On Tue, Nov 19, 2024 at 04:08:24PM -0800, Suren Baghdasaryan wrote:
> Current implementation does not set detached flag when a VMA is first
> allocated. This does not represent the real state of the VMA, which is
> detached until it is added into mm's VMA tree. Fix this by marking new
> VMAs as detached and resetting detached flag only after VMA is added
> into a tree.
> Introduce vma_mark_attached() to make the API more readable and to
> simplify possible future cleanup when vma->vm_mm might be used to
> indicate detached vma and vma_mark_attached() will need an additional
> mm parameter.
>
> Signed-off-by: Suren Baghdasaryan <surenb@google.com>

I tested this (whole series) locally and on real hardware and did a kernel
compile on real hardware just to be sure :)) and all looks good.

The code looks sensible, so:

Reviewed-by: Lorenzo Stoakes <lorenzo.stoakes@oracle.com>

> ---
>  include/linux/mm.h               | 27 ++++++++++++++++++++-------
>  kernel/fork.c                    |  4 ++++
>  mm/memory.c                      |  2 +-
>  mm/vma.c                         |  6 +++---
>  mm/vma.h                         |  2 ++
>  tools/testing/vma/vma_internal.h | 17 ++++++++++++-----
>  6 files changed, 42 insertions(+), 16 deletions(-)
>
> diff --git a/include/linux/mm.h b/include/linux/mm.h
> index 737c003b0a1e..dd1b6190df28 100644
> --- a/include/linux/mm.h
> +++ b/include/linux/mm.h
> @@ -808,12 +808,21 @@ static inline void vma_assert_locked(struct vm_area_struct *vma)

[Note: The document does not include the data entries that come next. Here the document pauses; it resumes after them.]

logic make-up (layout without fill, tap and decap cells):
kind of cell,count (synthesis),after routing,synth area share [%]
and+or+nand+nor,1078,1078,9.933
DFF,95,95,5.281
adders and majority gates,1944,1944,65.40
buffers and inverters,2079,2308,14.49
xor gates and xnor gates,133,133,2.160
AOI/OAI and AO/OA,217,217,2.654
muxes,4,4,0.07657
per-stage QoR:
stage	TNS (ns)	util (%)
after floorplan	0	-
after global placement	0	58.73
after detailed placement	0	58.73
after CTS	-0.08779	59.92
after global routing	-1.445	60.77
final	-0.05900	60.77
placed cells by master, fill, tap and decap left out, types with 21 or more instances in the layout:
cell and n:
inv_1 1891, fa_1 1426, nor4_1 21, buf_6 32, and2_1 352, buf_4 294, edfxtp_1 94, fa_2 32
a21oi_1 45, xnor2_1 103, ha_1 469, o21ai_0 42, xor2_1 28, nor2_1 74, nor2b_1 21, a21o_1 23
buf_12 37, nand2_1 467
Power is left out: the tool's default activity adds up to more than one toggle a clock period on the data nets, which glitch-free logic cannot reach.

>  		vma_assert_write_locked(vma);
>  }
>
> -static inline void vma_mark_detached(struct vm_area_struct *vma, bool detached)
> +static inline void vma_mark_attached(struct vm_area_struct *vma)
> +{
> +	vma->detached = false;
> +}
> +
> +static inline void vma_mark_detached(struct vm_area_struct *vma)
>  {
>  	/* When detaching vma should be write-locked */
> -	if (detached)
> -		vma_assert_write_locked(vma);
> -	vma->detached = detached;
> +	vma_assert_write_locked(vma);
> +	vma->detached = true;
> +}
> +
> +static inline bool is_vma_detached(struct vm_area_struct *vma)
> +{
> +	return vma->detached;
>  }
>
>  static inline void release_fault_lock(struct vm_fault *vmf)

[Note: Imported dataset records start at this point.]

`src/hdl/sml_pkg.sv`:
```
// Shared types and constants for the segment motion limit block.
// Used by sml_front, sml_queue, sml_back and segment_motion_limits; no dependencies.
`default_nettype none
package sml_pkg;

    localparam int LIMIT_BITS = 21;
    localparam int DELTA_BITS = 24;
    localparam int AXES       = 3;
    localparam int ROOT_W     = DELTA_BITS + 1;
    localparam int SUM_W      = 2 * ROOT_W;
    localparam int PROD_W     = LIMIT_BITS + ROOT_W;
    localparam int LEN_W      = 24;
    localparam int FEED_W     = 21;
    localparam int REG_W      = 63;
    localparam int AXIS_W     = 2;
    localparam int STEP_W     = $clog2(ROOT_W + LIMIT_BITS + 1);
    localparam int QDEPTH     = 2;

    localparam logic [LIMIT_BITS-1:0] LIMIT_MAX = {LIMIT_BITS{1'b1}};
    localparam logic [LEN_W-1:0]      LEN_MAX   = {LEN_W{1'b1}};

    typedef enum logic [1:0] {
        CFG_PATH_MODE = 2'd0,
        CFG_VEL       = 2'd1,
        CFG_ACC       = 2'd2,
        CFG_JERK      = 2'd3
    } cfg_index_t;

    localparam logic [1:0] PATH_CONTINUOUS = 2'd0;

    typedef struct packed {
        logic [1:0]       path_mode;
        logic [REG_W-1:0] vel;
        logic [REG_W-1:0] acc;
        logic [REG_W-1:0] jerk;
    } cfg_t;

    typedef struct packed {
        logic [AXES-1:0][DELTA_BITS-1:0] mag;
        logic [SUM_W-1:0]                sum;
        logic [FEED_W-1:0]               feed;
        logic                            seek;
        logic                            null_move;
    } move_t;

    typedef struct packed {
        logic [LEN_W-1:0]  move_length;
        logic [FEED_W-1:0] entry_velocity;
        logic [FEED_W-1:0] exit_velocity;
        logic [FEED_W-1:0] max_velocity;
        logic [FEED_W-1:0] max_accel;
        logic [FEED_W-1:0] max_jerk;
        logic              null_move;
    } result_t;

endpackage
`default_nettype wire

```
`src/hdl/sml_queue.sv`:
```
// Two-entry queue of classified moves between front and back end.
// Depends on sml_pkg.
`default_nettype none
module sml_queue (
    input  wire logic           clk,
    input  wire logic           rst_n,
    input  wire logic           wr_valid,
    output logic                wr_ready,
    input  wire sml_pkg::move_t wr_data,
    output logic                rd_valid,
    input  wire logic           rd_ready,
    output sml_pkg::move_t      rd_data
);

    sml_pkg::move_t mem [sml_pkg::QDEPTH];
    logic           wp_reg;
    logic           rp_reg;
    logic [1:0]     cnt_reg;
    logic           push;
    logic           pop;

    assign wr_ready = (cnt_reg != 2'(sml_pkg::QDEPTH));
    assign rd_valid = (cnt_reg != 2'd0);
    assign push     = wr_valid && wr_ready;
    assign pop      = rd_valid && rd_ready;
    assign rd_data  = mem[rp_reg];

    always_ff @(posedge clk)
    begin
        if (push)
        begin
            mem[wp_reg] <= wr_data;
        end
    end

    always_ff @(posedge clk or negedge rst_n)
    begin
        if (!rst_n)
        begin
            wp_reg  <= 1'b0;
            rp_reg  <= 1'b0;
            cnt_reg <= 2'd0;
        end
        else
        begin
            if (push)
            begin
                wp_reg <= ~wp_reg;
            end
            if (pop)
            begin
                rp_reg <= ~rp_reg;
            end
            cnt_reg <= cnt_reg + 2'(push) - 2'(pop);
        end
    end

    a_cnt_bound: assert property (@(posedge clk) disable iff (!rst_n)
        cnt_reg <= 2'(sml_pkg::QDEPTH))
        else $error("queue count beyond depth");
    a_ptr_track: assert property (@(posedge clk) disable iff (!rst_n)
        (cnt_reg == 2'd0 || cnt_reg == 2'(sml_pkg::QDEPTH)) |-> (wp_reg == rp_reg))
        else $error("queue pointers disagree with count");
    a_cnt_step: assert property (@(posedge clk) disable iff (!rst_n)
        (push && !pop) |=> (cnt_reg == $past(cnt_reg) + 2'd1))
        else $error("queue count missed a push");

endmodule
`default_nettype wire

```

> @@ -844,8 +853,8 @@ static inline void vma_end_read(struct vm_area_struct *vma) {}
>  static inline void vma_start_write(struct vm_area_struct *vma) {}
>  static inline void vma_assert_write_locked(struct vm_area_struct *vma)

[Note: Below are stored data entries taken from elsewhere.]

File: src/rtl/multi_slot_countdown_timer.sv
// Table of SLOTS countdown timers. A command beat is taken when start is high and busy
// is low; up to two commands wait in a queue ahead of the slot engine, and busy is high
// only while that queue is full. Every command gives one or more results, each shown for
// one cycle with o_strobe, the final one with o_last; results cannot be held off. Cancel
// and reap are settled in the engine's idle state; add takes the command there, then the
// free-slot search steps through the busy flags one slot a cycle; a tick reads the count
// memory and writes it back one slot a cycle, the write-back trailing the registered
// read; a tick gives at most 16 expiries and further due slots fire on a later tick. No
// clearing pass after reset: counts and tags are only used for slots that an add has
// filled.
module multi_slot_countdown_timer #(
    parameter int SLOTS      = mscd_pkg::SLOTS_DEF,
    parameter int COUNT_BITS = mscd_pkg::COUNT_BITS_DEF
) (
    input  logic               i_clk,
    input  logic               i_rst_n,
    input  logic               start,
    output logic               busy,
    input  logic [1:0]         i_action,
    input  logic signed [15:0] i_seconds,
    input  logic [7:0]         i_slot,
    input  logic [31:0]        i_tag,
    output logic               o_strobe,
    output logic [2:0]         o_status,
    output logic [7:0]         o_slot_out,
    output logic [31:0]        o_tag_out,
    output logic               o_last
);

    logic           w_cmd_valid;
    logic           w_cmd_pop;
    mscd_pkg::t_cmd w_cmd;

    mscd_front #(
        .SLOTS (SLOTS)
    ) u_front (
        .i_clk       (i_clk),
        .i_rst_n     (i_rst_n),
        .start       (start),
        .busy        (busy),
        .i_action    (i_action),
        .i_seconds   (i_seconds),
        .i_slot      (i_slot),
        .i_tag       (i_tag),
        .o_cmd_valid (w_cmd_valid),
        .o_cmd       (w_cmd),
        .i_cmd_pop   (w_cmd_pop)
    );

    mscd_back #(
        .SLOTS      (SLOTS),
        .COUNT_BITS (COUNT_BITS)
    ) u_back (
        .i_clk       (i_clk),
        .i_rst_n     (i_rst_n),
        .i_cmd_valid (w_cmd_valid),
        .i_cmd       (w_cmd),
        .o_cmd_pop   (w_cmd_pop),
        .o_strobe    (o_strobe),
        .o_status    (o_status),
        .o_slot_out  (o_slot_out),
        .o_tag_out   (o_tag_out),
        .o_last      (o_last)
    );

`ifndef NO_ASSERTIONS
    a_last_needs_strobe: assert property (@(posedge i_clk) disable iff (!i_rst_n)
        !o_strobe |-> !o_last)
        else $error("last flag without a result beat");

    a_more_only_on_expiry: assert property (@(posedge i_clk) disable iff (!i_rst_n)
        o_strobe && !o_last |-> o_status == mscd_pkg::ST_EXPIRED)
        else $error("non-final result that is not an expiry");

    a_tag_only_on_expiry: assert property (@(posedge i_clk) disable iff (!i_rst_n)
        o_strobe && o_status != mscd_pkg::ST_EXPIRED |-> o_tag_out == 32'd0)
        else $error("tag on a result that is not an expiry");

    a_busy_after_accept: assert property (@(posedge i_clk) disable iff (!i_rst_n)
        $rose(busy) |-> $past(start))
        else $error("queue filled without an accepted beat");
`endif

endmodule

>  		{ mmap_assert_write_locked(vma->vm_mm); }
> -static inline void vma_mark_detached(struct vm_area_struct *vma,
> -				     bool detached) {}
> +static inline void vma_mark_attached(struct vm_area_struct *vma) {}
> +static inline void vma_mark_detached(struct vm_area_struct *vma) {}
>
>  static inline struct vm_area_struct *lock_vma_under_rcu(struct mm_struct *mm,
>  		unsigned long address)
> @@ -878,7 +887,10 @@ static inline void vma_init(struct vm_area_struct *vma, struct mm_struct *mm)
>  	vma->vm_mm = mm;
>  	vma->vm_ops = &vma_dummy_vm_ops;
>  	INIT_LIST_HEAD(&vma->anon_vma_chain);
> -	vma_mark_detached(vma, false);
> +#ifdef CONFIG_PER_VMA_LOCK
> +	/* vma is not locked, can't use vma_mark_detached() */
> +	vma->detached = true;
> +#endif
>  	vma_numab_state_init(vma);
>  	vma_lock_init(vma);
>  }
> @@ -1073,6 +1085,7 @@ static inline int vma_iter_bulk_store(struct vma_iterator *vmi,
>  	if (unlikely(mas_is_err(&vmi->mas)))
>  		return -ENOMEM;
>
> +	vma_mark_attached(vma);
>  	return 0;
>  }
>
> diff --git a/kernel/fork.c b/kernel/fork.c
> index 7823797e31d2..f0cec673583c 100644
> --- a/kernel/fork.c
> +++ b/kernel/fork.c
> @@ -465,6 +465,10 @@ struct vm_area_struct *vm_area_dup(struct vm_area_struct *orig)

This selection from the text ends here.